Libri

“Otto anni prima”

910pZaV7bEL._AC_UL436_SEARCH212385_.jpgdi Gabriele Ottaviani

Il Pifferaio doveva trovarsi lì da un pezzo, ormai.

Otto anni prima, Simon Wood, Newton Compton, traduzione di Beatrice Messineo. Si sa, i giornalisti – e in genere chiunque imbratti un po’ di carta o faccia più o meno bella mostra di sé su qualche social animato più che altro dalla propria vacua vanità – sono pronti a tutto per uno scoop, non ci sono scrupoli che tengano, anzi, la morale è una belluria, un impedimento, un intralcio, un lusso da perdenti.
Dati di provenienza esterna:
## config.mk

```make
export PLATFORM = sky130hd
export DESIGN_NAME = counter_mode_ctl
export DESIGN_NICKNAME = d
export VERILOG_FILES = /design/src/rtl/counter_pkg.sv /design/src/rtl/counter_prescaler.sv /design/src/rtl/counter_mode_ctl.sv
export SDC_FILE = /design/constraint.sdc
export NUM_CORES = 1
export LEC_CHECK = 0
export ABC_AREA = 1
export CAP_MARGIN = 10
export CORE_MARGIN = 3
export CORE_UTILIZATION = 39
export DETAILED_ROUTE_END_ITERATION = 8
export MAX_ROUTING_LAYER = met4
export PLACE_DENSITY = 0.57
export SYNTH_ARGS = -nofsm -noshare
export SYNTH_HDL_FRONTEND = slang
export SYNTH_SLANG_ARGS = --single-unit
```

## constraint.sdc

```tcl
create_clock -name clk -period 2.8 [get_ports clk]
set_input_delay 0.28 -clock clk [delete_from_list [all_inputs] [get_ports clk]]
set_output_delay 0.28 -clock clk [all_outputs]
set_load 0.005 [all_outputs]
```

## src/rtl/counter_pkg.sv

```systemverilog
// Shared mode and direction encodings for the event/interval counter.
package counter_pkg;

  typedef enum logic [1:0] {
    MODE_WRAP    = 2'd0,
    MODE_SAT     = 2'd1,
    MODE_ONESHOT = 2'd2
  } mode_e;

  localparam logic DIR_UP   = 1'b1;
  localparam logic DIR_DOWN = 1'b0;

endpackage

```

## src/rtl/counter_prescaler.sv

```systemverilog
// Enable-gated prescaler: ticks once every i_div+1 enabled cycles.
module counter_prescaler #(
  parameter int unsigned PRESCALE_W = 4
) (
  input  logic                  clk,
  input  logic                  resetn,
  input  logic                  i_enable,
  input  logic                  i_sync_clr,
  input  logic [PRESCALE_W-1:0] i_div,
  output logic                  o_tick
);

  logic [PRESCALE_W-1:0] pre_q, pre_d;

  // >= so that lowering i_div below the running count ticks on the next enabled cycle.
  assign o_tick = i_enable && !i_sync_clr && (pre_q >= i_div);

  always_comb begin
    pre_d = pre_q;
    if (i_sync_clr) begin
      pre_d = '0;
    end else if (o_tick) begin
      pre_d = '0;
    end else if (i_enable) begin
      pre_d = pre_q + 1'b1;
    end
  end

  always_ff @(posedge clk or negedge resetn) begin
    if (!resetn) begin
      pre_q <= '0;
    end else begin
      pre_q <= pre_d;
    end
  end

endmodule

```

## src/rtl/counter_mode_ctl.sv

```systemverilog
// Up/down counter with runtime limit, prescaler and wrap/saturate/one-shot modes.
module counter_mode_ctl
  import counter_pkg::*;
#(
  parameter int unsigned WIDTH      = 8,
  parameter int unsigned PRESCALE_W = 4,
  parameter int unsigned RESET_VAL  = 0
) (
  input  logic                  clk,
  input  logic                  resetn,
  input  logic                  i_enable,
  input  logic                  i_clear,
  input  logic                  i_load,
  input  logic [WIDTH-1:0]      i_load_val,
  input  logic                  i_dir,
  input  logic [1:0]            i_mode,
  input  logic [WIDTH-1:0]      i_limit,
  input  logic [PRESCALE_W-1:0] i_prescale,
  output logic [WIDTH-1:0]      o_count,
  output logic                  o_tc,
  output logic                  o_wrap,
  output logic                  o_done
);

  localparam logic [WIDTH-1:0] ResetVal = WIDTH'(RESET_VAL);

  logic [WIDTH-1:0] count_q, count_d;
  logic             tc_q, tc_d;
  logic             wrap_q, wrap_d;
  logic             done_q, done_d;
  logic             tick;
  logic             is_sat, is_oneshot, is_wrap;
  logic [WIDTH-1:0] term;

  counter_prescaler #(
    .PRESCALE_W(PRESCALE_W)
  ) u_prescaler (
    .clk       (clk),
    .resetn    (resetn),
    .i_enable  (i_enable),
    .i_sync_clr(i_clear | i_load),
    .i_div     (i_prescale),
    .o_tick    (tick)
  );

  // Reserved mode 3 falls through to wrap behaviour.
  assign is_sat     = (i_mode == MODE_SAT);
  assign is_oneshot = (i_mode == MODE_ONESHOT);
  assign is_wrap    = !is_sat && !is_oneshot;
  assign term       = (i_dir == DIR_UP) ? i_limit : '0;

  always_comb begin
    count_d = count_q;
    tc_d    = 1'b0;
    wrap_d  = 1'b0;
    done_d  = done_q;
    if (i_clear) begin
      count_d = ResetVal;
      done_d  = 1'b0;
    end else if (i_load) begin
      count_d = (i_load_val > i_limit) ? i_limit : i_load_val;
      done_d  = 1'b0;
    end else if (tick && !(is_oneshot && done_q)) begin
      if (i_dir == DIR_UP) begin
        if (count_q >= i_limit) begin
          if (is_wrap) begin
            count_d = '0;
            wrap_d  = 1'b1;
          end else if (count_q > i_limit) begin
            count_d = i_limit;
          end
        end else begin
          count_d = count_q + 1'b1;
        end
      end else begin
        if (count_q == '0) begin
          if (is_wrap) begin
            count_d = i_limit;
            wrap_d  = 1'b1;
          end
        end else begin
          count_d = count_q - 1'b1;
        end
      end
      // Terminal pulse only when the step actually moved onto the terminal value.
      tc_d = (count_d != count_q) && (count_d == term);
      if (is_oneshot && tc_d) begin
        done_d = 1'b1;
      end
    end
  end

  always_ff @(posedge clk or negedge resetn) begin
    if (!resetn) begin
      count_q <= ResetVal;
      tc_q    <= 1'b0;
      wrap_q  <= 1'b0;
      done_q  <= 1'b0;
    end else begin
      count_q <= count_d;
      tc_q    <= tc_d;
      wrap_q  <= wrap_d;
      done_q  <= done_d;
    end
  end

  assign o_count = count_q;
  assign o_tc    = tc_q;
  assign o_wrap  = wrap_q;
  assign o_done  = done_q;

endmodule

```

**Yosys cells after proc, flatten, opt, wreduce, memory -nomap -nowiden**

Cells that the tools add are included.

- Bits in registers: 15
- Latch bits: 0
- Bits in writable memories: 0
- Memory bits (read-only): 0
- Output and inout port bits: 11
- Logic and storage cells: 64
- Memories: 0

- Add/subtract/negate cells: 3
- Multipliers: 0
- Div/mod/pow operators: 0
- Magnitude comparators: 4
- Equality and inequality tests: 4
- Shift operators: 0
- Muxes and demuxes: 31
- Bitwise gates (word level): 1
- Reductions and logical operators: 16

Operators by type and width:

| cell | number |
|---|---|
| 8-bit two-way mux | 14 |
| 8-bit > comparator | 2 |
| 1-bit two-way mux | 14 |
| 4-bit two-way mux | 3 |
| 3-bit nonzero test | 3 |
| 8-bit by 1-bit adder with 8-bit output, second input constant | 1 |
| 8-bit == test | 1 |
| 8-bit >= comparator | 1 |
| 8-bit logical NOT | 1 |
| 8-bit inequality test | 1 |
| 8-bit by 1-bit subtractor with 8-bit output, second input constant | 1 |
| 1-bit logical AND | 7 |
| 4-bit by 1-bit adder with 4-bit output, second input constant | 1 |
| 4-bit >= comparator | 1 |
| 1-bit logical NOT | 4 |
| 2-bit by 1-bit == test with 1-bit output, second input constant | 1 |
| 2-bit == test, second input constant | 1 |
| 2-bit AND reduction | 1 |
| 1-bit OR | 1 |

**Longest topological paths before layout**

Gate-level depths: netlist of the first run.

- Word-level depth: 16
- Depth in mapped cells: 22
- Gate-level depth less buffers: 22

**Hierarchy**

A second synthesis of the first run with hierarchy kept.

- Cells, all modules: 391
- Area, all modules: 2429.8 um2

Modules (own cells, without submodules):

| module | times used | cells each | area each (um2) |
|---|---|---|---|
| counter_mode_ctl | 1 | 343 | 2078.2 |
| counter_prescaler | 1 | 48 | 351.6 |

**Worst setup path before layout of the first run**

No wires, ideal clock.

- Kind: reg2reg
- Start: reg count_q[0] (netlist: o_count[0])
- End: reg done_q (netlist: o_done)
- Data arrival time: 2121 ps
- Data required time: 2723 ps
- Setup slack: 602 ps
- Cell stages (with the launch flop): 14
- Buffers on the path: 1
- Clock period less this slack: 2198 ps
- Cells stage by stage: dfrtp_1 -> inv_1 -> ha_1 -> nand4_1 -> buf_2 -> nand4_1 -> o21a_4 -> nand3_1 -> nand2_1 -> nor2_1 -> nand3_1 -> nor2_2 -> nand3_1 -> a21oi_1

- Cells in the longest elaborated chain, start to end: 13

RTL lines:

| element | RTL line | source |
|---|---|---|
| from (decl) | counter_mode_ctl.sv:27 | `logic [WIDTH-1:0] count_q, count_d;` |
| from (signal assigned) | counter_mode_ctl.sv:95 | `count_q <= ResetVal;` |
| from (signal assigned) | counter_mode_ctl.sv:100 | `count_q <= count_d;` |
| 8-bit > comparator | counter_mode_ctl.sv:69 | `end else if (count_q > i_limit) begin` |
| 8-bit two-way mux | counter_mode_ctl.sv:69 |  |
| 8-bit two-way mux | counter_mode_ctl.sv:66 | `if (is_wrap) begin` |
| 8-bit two-way mux | counter_mode_ctl.sv:65 | `if (count_q >= i_limit) begin` |
| 8-bit two-way mux | counter_mode_ctl.sv:64 | `if (i_dir == DIR_UP) begin` |
| 8-bit two-way mux | counter_mode_ctl.sv:63 | `end else if (tick && !(is_oneshot && done_q)) begin` |
| 8-bit two-way mux | counter_mode_ctl.sv:60 | `end else if (i_load) begin` |
| 8-bit two-way mux | counter_mode_ctl.sv:57 | `if (i_clear) begin` |
| 8-bit inequality test / 8-bit == test (equally long branches) | counter_mode_ctl.sv:86 | `tc_d = (count_d != count_q) && (count_d == term);` |
| 1-bit logical AND (*) | counter_mode_ctl.sv:86 |  |
| 1-bit logical AND (*) | counter_mode_ctl.sv:87 | `if (is_oneshot && tc_d) begin` |
| 3-bit nonzero test (no line) (*) | -- |  |
| 2-bit AND reduction (no line) (*) | -- |  |
| to (signal assigned) | counter_mode_ctl.sv:103 | `done_q <= done_d;` |
| to (decl) | counter_mode_ctl.sv:30 | `logic done_q, done_d;` |

Every way passes the cells marked *; elsewhere a longest branch is shown, timed or not. The select of a mux whose other input is x is not followed.
A chain may end at the register's enable or synchronous reset.

**Final worst setup path of the first run**

- Start: in i_limit[5]
- End: reg done_q (netlist: o_done)

- Cells in the longest elaborated chain, start to end: 13

RTL lines:

| element | RTL line | source |
|---|---|---|
| from (decl) | counter_mode_ctl.sv:17 | `input logic [WIDTH-1:0] i_limit,` |
| 8-bit > comparator | counter_mode_ctl.sv:69 |  |
| 8-bit two-way mux | counter_mode_ctl.sv:69 |  |
| 8-bit two-way mux | counter_mode_ctl.sv:66 |  |
| 8-bit two-way mux | counter_mode_ctl.sv:65 |  |
| 8-bit two-way mux | counter_mode_ctl.sv:64 |  |
| 8-bit two-way mux | counter_mode_ctl.sv:63 |  |
| 8-bit two-way mux | counter_mode_ctl.sv:60 |  |
| 8-bit two-way mux | counter_mode_ctl.sv:57 |  |
| 8-bit inequality test / 8-bit == test (equally long branches) | counter_mode_ctl.sv:86 |  |
| 1-bit logical AND (*) | counter_mode_ctl.sv:86 |  |
| 1-bit logical AND (*) | counter_mode_ctl.sv:87 |  |
| 3-bit nonzero test (no line) (*) | -- |  |
| 2-bit AND reduction (no line) (*) | -- |  |

Marks and branches as above.

==> results of run 1 <==
-- synth_stat cells, types with 2 or more instances --
| cell type | count | area, um^2 |
|---|---|---|
| a21oi_1 | 18 | 90.1 |
| buf_2 | 3 | 15.0 |
| clkbuf_1 | 3 | 11.3 |
| clkinv_1 | 2 | 7.51 |
| dfrtp_1 | 15 | 375 |
| ha_1 | 25 | 313 |
| inv_1 | 48 | 180 |
| inv_2 | 3 | 11.3 |
| inv_4 | 2 | 12.5 |
| nand2_1 | 100 | 375 |
| nand2_2 | 5 | 31.3 |
| nand2_4 | 3 | 33.8 |
| nand3_1 | 59 | 295 |
| nand3_2 | 2 | 20.0 |
| nand3b_1 | 2 | 15.0 |
| nand4_1 | 10 | 62.6 |
| nor2_1 | 24 | 90.1 |
| nor2_2 | 2 | 12.5 |
| o211ai_1 | 10 | 75.1 |
| o21ai_0 | 30 | 150 |
| o21ai_1 | 3 | 15.0 |
| o22ai_1 | 4 | 25.0 |
| xnor2_1 | 3 | 26.3 |
| xor2_1 | 2 | 17.5 |
-- metrics by stage --
step | power (mW) | std cells | cell area, um^2 | setup WS, ns | hold WS [ns]
final | 1.33 | 544 | 3340 | 0.140 | 0.448
after global routing | 1.45 | 544 | 3340 | -0.0593 | 0.519
after CTS | 1.28 | 542 | 3210 | 0.0798 | 0.482
after detailed placement | 1.09 | 538 | 3160 | -0.186 | 0.552
after global placement | 1.09 | 538 | 3160 | -0.241 | 0.549
after floorplan | 0.752 | 388 | 2380 | 0.602 | -0.0156
-- cells by family after synthesis --
kind of cell | share of synthesized area, %
flip-flops | 15.8
AO/OA/AOI/OAI | 17.1
XOR/XNOR | 1.84
buffers and inverters | 10.7
adder cells (fa/ha/maj) | 13.2
AND/OR/NAND/NOR | 41.4
-- worst paths after layout --
kind / startpoint / endpoint / cells past startpoint
max: i_limit[5] / o_done / 18
min: resetn / u_prescaler.pre_q[3] / 1
max reg2reg: o_count[1] / o_done / 14
min reg2reg: u_prescaler.pre_q[0] / u_prescaler.pre_q[0] / 1
max in group asynchronous: resetn / o_count[1] / 1
min in group clk: u_prescaler.pre_q[0] / u_prescaler.pre_q[0] / 1
-- sequential cells by signal (all words and copies together), names as in the netlist --
| signal | cells |
|---|---|
| o_count | 8 |
| o_done | 1 |
| o_tc | 1 |
| o_wrap | 1 |
| u_prescaler.pre_q | 4 |
-- cell usage in the layout (no fill, tap or decap), types with 3 or more instances in the layout --
master,instances
nand2_1,90
nand3_1,54
buf_4,47
inv_1,46
clkdlybuf4s50_1,37
o21ai_0,28
ha_1,23
nor2_1,21
a21oi_1,16
dfrtp_1,15
nand2_2,14
nand4_1,10
o211ai_1,10
nand3_2,7
o21ai_1,5
inv_2,4
nand2_4,4
o22ai_1,4
nor2_4,3
inv_4,3
xnor2_1,3
nor2_2,3
clkbuf_8,3
-- area by class of cell --
class	instances	area share, %
repair buffers	87	22.5
well taps	72	2.70
multi-input cells	310	55.6
clock buffers	3	1.24
inverters	56	6.56
clock inverters	1	0.150
flip-flops and latches	15	11.3
-- critical path, stage by stage --
cell             delay (ns)
clkdlybuf4s50_1        0.51
inv_2                  0.07
ha_4                   0.26
nand2_1                0.09
nor2_4                 0.16
nand4_1                0.20
nand3_2                0.19
nand2_2                0.09
inv_4                  0.11
nand3_2                0.09
nand2_2                0.09
nand2_2                0.07
nand2_1                0.08
nand4_1                0.13
nor2_2                 0.16
nand2_1                0.08
nand3_1                0.09
a21oi_2                0.05
-- power groups by stage --
stage / clock network [mW] / registers, mW / logic (mW)
2_1_floorplan: 0 / 0.268 / 0.484
3_3_place_gp: 0 / 0.249 / 0.845
3_5_place_dp: 0 / 0.249 / 0.844
4_1_cts: 0.188 / 0.245 / 0.849
5_1_grt: 0.207 / 0.248 / 0.996
6_report: 0.186 / 0.246 / 0.897
-- layer usage --
metal | vias up | GRT usage (%) | routed length [um]
met1 | 1322 | 30.8 | 3610
met5 | - | - | 0
li1 | 1477 | - | -
met4 | 0 | 4.09 | 99
met3 | 15 | 3.16 | 495
met2 | 105 | 40.6 | 4030
-- timing repair --
action	CTS	global route
endpoints found under the setup margin	0	2
gates resized for setup	0	32
buffers inserted	0	1
==> flow_summary.json, run 1 <==
{
  "synth.avg_cell_area_um2": 6.13,
  "fin_skew_ns": 0.00708,
  "drtIter0Drc": 248,
  "ys_async_sr_fraction_pct": 100,
  "n_antenna_cell": 0,
  "die_x_um": 84.1,
  "cts_buffers": 3,
  "clk_pin_slew_ns": 0.07,
  "arrival_ns": 2.81,
  "worst_pin_slew_ns": 0.718,
  "synthFlopType": "dfrtp_1",
  "switching_power_mw": 0.619,
  "core_mm2": 0.00571,
  "utilization_pct": 58.4,
  "dpl.hpwl_mm": 6.80,
  "yosysSeqAreaShare_pct": 15.8,
  "start_util_pct": 41.6,
  "wl_per_cell_um": 15.1,
  "synthCells": 388,
  "finalSetupViolations": 0,
  "final-seq-area_um2": 375,
  "vias": 2919,
  "h-tree-depth": 1,
  "cts_num_sinks": 15,
  "start_kind": "input port",
  "r2r_slack_ns": 0.27,
  "crit_type": "in -> reg",
  "totalWireLength_mm": 8.24,
  "pwr_density_cell_mw_per_mm2": 399,
  "die_area_mm2": 0.00707,
  "period_needed_ns": 2.66,
  "hold_class": "in -> async",
  "gp_congestion": 0.930,
  "synthDistinctLibCells": 34,
  "cts_tree": "yes",
  "drc": 0,
  "pwr-share-seq_pct": 18.5,
  "num_rows": 27,
  "vias_per_cell": 5.37,
  "irDropWorstVdd_mv": 0.191,
  "grt_max_degree": 24,
  "drv_cap": 0,
  "cts_buffer_depth": 2,
  "report.final.slew_viol_count": 0,
  "clk_latency_ns": 0.26,
  "synth_edf_count": 0,
  "drt_pass1_iterations": 5,
  "ys_ff_latch": 15,
  "cp-end-kind": "register",
  "fin_nets": 526,
  "portBuffers": 38,
  "fp.dieH_um": 84.1,
  "ios": 39,
  "hold_buffers": 0,
  "finalCritPeriodShare_pct": 95.0,
  "fmax_mhz": 376,
  "path_max_fanout": 7,
  "status": "complete, no violations",
  "finalHoldViolations": 0,
  "grt_usage_pct": 24.0,
  "grt.overflow.total": 0,
  "layout-drive-gt1-share_pct": 21.2,
  "synth_area_mm2": 0.00238,
  "crit_required_ns": 2.95,
  "fin_setup_tns_ns": 0,
  "p_sw_share_pct": 46.6,
  "p_int_mw": 0.711,
  "grt_pass1_vias": 2781,
  "multiInputGateArea_mm2": 0.00185,
  "ant_nets": 0,
  "synth_nets": 441,
  "max-slew-margin-rel_pct": 52.0,
  "nFillCells": 605,
  "power_frac_comb_pct": 67.5,
  "clkPwrFrac_pct": 14.0,
  "antenna_found_initial": 0,
  "p_leak_nw": 1.69,
  "root_buffer": "clkbuf_8",
  "ys_warn_count": 0,
  "grt_first_pass_wirelength_mm": 13.5,
  "syn2layout_area_growth_pct": 40.3
}
Power figures use the tool's default switching activity.
==> run 2: changes to the inputs <==
--- a/config.mk
+++ b/config.mk
@@ -7,7 +7,7 @@
 export LEC_CHECK = 0
 export ABC_AREA = 1
 export CAP_MARGIN = 10
-export CORE_MARGIN = 3
+export CORE_MARGIN = 4
 export CORE_UTILIZATION = 39
 export DETAILED_ROUTE_END_ITERATION = 8
 export MAX_ROUTING_LAYER = met4
==> flow_summary.json, run 2 (same netlist as run 1, synthesis figures left out) <==
{
  "path_max_fanout": 4,
  "num_rows": 28,
  "cp_common_cell": "nand3_1",
  "grt_max_degree": 21,
  "ant_nets": 0,
  "core_mm2": 0.00592,
  "fmax_mhz": 378,
  "die_area_mm2": 0.00741,
  "status": "complete, no violations",
  "h-tree-depth": 1,
  "cts_tree": "yes",
  "final_cell_mix": "nand2_1, nand3_1, inv_1",
  "critical-path-top-delay-family": "buffers and inverters",
  "vias_per_cell": 5.25,
  "stdcell_count": 546,
  "dp.cells": 538,
  "cp_slowest_cell": "clkdlybuf4s50_1",
  "root_buffer": "clkbuf_8",
  "n_antenna_cell": 0,
  "portBuffers": 38,
  "critPathMaxStageDelay_ns": 0.49,
  "worst_pin_slew_ns": 0.727,
  "cts_buffer_depth": 2,
  "grt_pass1_vias": 2779,
  "cp-end-kind": "register",
  "grt.overflow.total": 0,
  "wl_per_cell_um": 15.1,
  "grt_usage_pct": 23.3,
  "hold_class": "in -> async",
  "cts_num_sinks": 15,
  "setup_ws_ns": 0.155,
  "critical_path_cell_count": 16,
  "antenna_found_initial": 0,
  "finalCritPeriodShare_pct": 94.4,
  "vias": 2864,
  "path_buf_inv": 5,
  "grt_first_pass_wirelength_mm": 13.3,
  "final_common_cell": "nand2_1",
  "hold_ws_ns": 0.460,
  "drv_cap": 0,
  "start_util_pct": 40.2,
  "totalWireLength_mm": 8.24,
  "clk_pin_slew_ns": 0.06,
  "largest_reg_flops": 8,
  "rr_worst_depth": 16,
  "irDropWorstVdd_mv": 0.215,
  "finalHoldViolations": 0,
  "start_kind": "input port",
  "clk_latency_ns": 0.25,
  "drc": 0,
  "cts_buffers": 3,
  "rsz0062_at_grt": "no",
  "max-slew-margin-rel_pct": 51.4,
  "syn2layout_area_growth_pct": 39.7,
  "ios": 39,
  "fp.dieH_um": 86.1,
  "crit_type": "in -> reg",
  "p_leak_nw": 1.72,
  "finalSetupViolations": 0,
  "report.final.slew_viol_count": 0,
  "hold_buffers": 0,
  "period_needed_ns": 2.64,
  "die_x_um": 86.1,
  "fin_nets": 525,
  "pwr_density_cell_mw_per_mm2": 394,
  "path_cells": "clkdlybuf4s50_1, inv_1, ha_1, buf_4, nand4_1, buf_6, buf_4, nand4_1, o21a_4, nand3_1, nand2_1, nor2_1, nand3_1, nor2_2, nand3_1, a21oi_2",
  "nFillCells": 623,
  "fin_skew_ns": 0.00167,
  "crit_required_ns": 2.99,
  "drtIter0Drc": 93,
  "drt_pass1_iterations": 5,
  "arrival_ns": 2.83,
  "gp_congestion": 0.941,
  "preCtsSetupSlack_ns": -0.221,
  "layout-drive-gt1-share_pct": 19.1,
  "dpl.hpwl_mm": 6.87
}
[run 2: worst paths after layout]
kind | start | endpoint | slack, ns
setup / recovery | i_limit[1] | o_done | 0.16
hold / removal | resetn | u_prescaler.pre_q[3] | 0.46
setup reg to reg | o_count[5] | o_done | 0.25
hold reg to reg | o_done | o_done | 0.56
max in group asynchronous | resetn | o_count[1] | 1.88
min in group clk | o_done | o_done | 0.56
[run 2: per-layer routing]
metal | global-route usage (%) | part of all wire [%]
met4 | 5.32 | 1.4
met5 | - | 0
met2 | 39.5 | 49
met1 | 29.0 | 45
met3 | 3.36 | 4.9
[run 2: layout make-up]
| type | count | area (um^2) | share of cell area (%) |
|---|---|---|---|
| Tap cell | 75 | 93.8 | 2.83 |
| Clock inverter | 1 | 5.00 | 0.151 |
| Timing Repair Buffer | 86 | 767 | 23.1 |
| Clock buffer | 3 | 41.3 | 1.24 |
| Inverter | 56 | 216 | 6.52 |
| Sequential cell | 15 | 375 | 11.3 |
| Multi-Input combinational cell | 310 | 1820 | 54.9 |
[run 2: stage by stage]
stage | setup TNS (ns) | utilization (%) | cell area, um^2 | power [mW]
5_1_grt | 0 | 56.1 | 3320 | 1.43
3_3_place_gp | -0.403 | 53.3 | 3160 | 1.09
4_1_cts | 0 | 54.1 | 3200 | 1.28
3_5_place_dp | -0.697 | 53.3 | 3160 | 1.09
6_report | 0 | 56.1 | 3320 | 1.31
2_1_floorplan | 0 | - | 2380 | 0.752
[run 2: repair_timing]
action	4_1_cts	5_1_grt
buffers inserted	0	4
gates resized for setup	0	24
setup endpoints to repair	0	9
[run 2: report_power, final]
| part | switching [mW] | total [mW] | internal [mW] | leakage, nW |
|---|---|---|---|---|
| Combinational | 0.507 | 0.880 | 0.373 | 1.49 |
| Clock | 0.0839 | 0.183 | 0.0987 | 0.0255 |
| Sequential | 0.0126 | 0.246 | 0.233 | 0.201 |
| Total | 0.604 | 1.31 | 0.704 | 1.72 |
Quando Scott riceve una telefonata anonima che gli ventila l’opportunità di un’intervista esclusiva col Pifferaio, il rapitore seriale di bambini che terrorizza San Francisco, balza sulla sedia e si lancia sulla preda abbrancando alla stregua d’un leone le toniche terga d’una gazzella. Ma colui che gli si presenta dinnanzi non è il vero Pifferaio, e la leggerezza di Scott lo rende responsabile di un assassinio. Il senso di colpa, più che giustificato e meritato, lo strugge per otto lunghi anni. Finché… Da non lasciarsi sfuggire per nessuna ragione.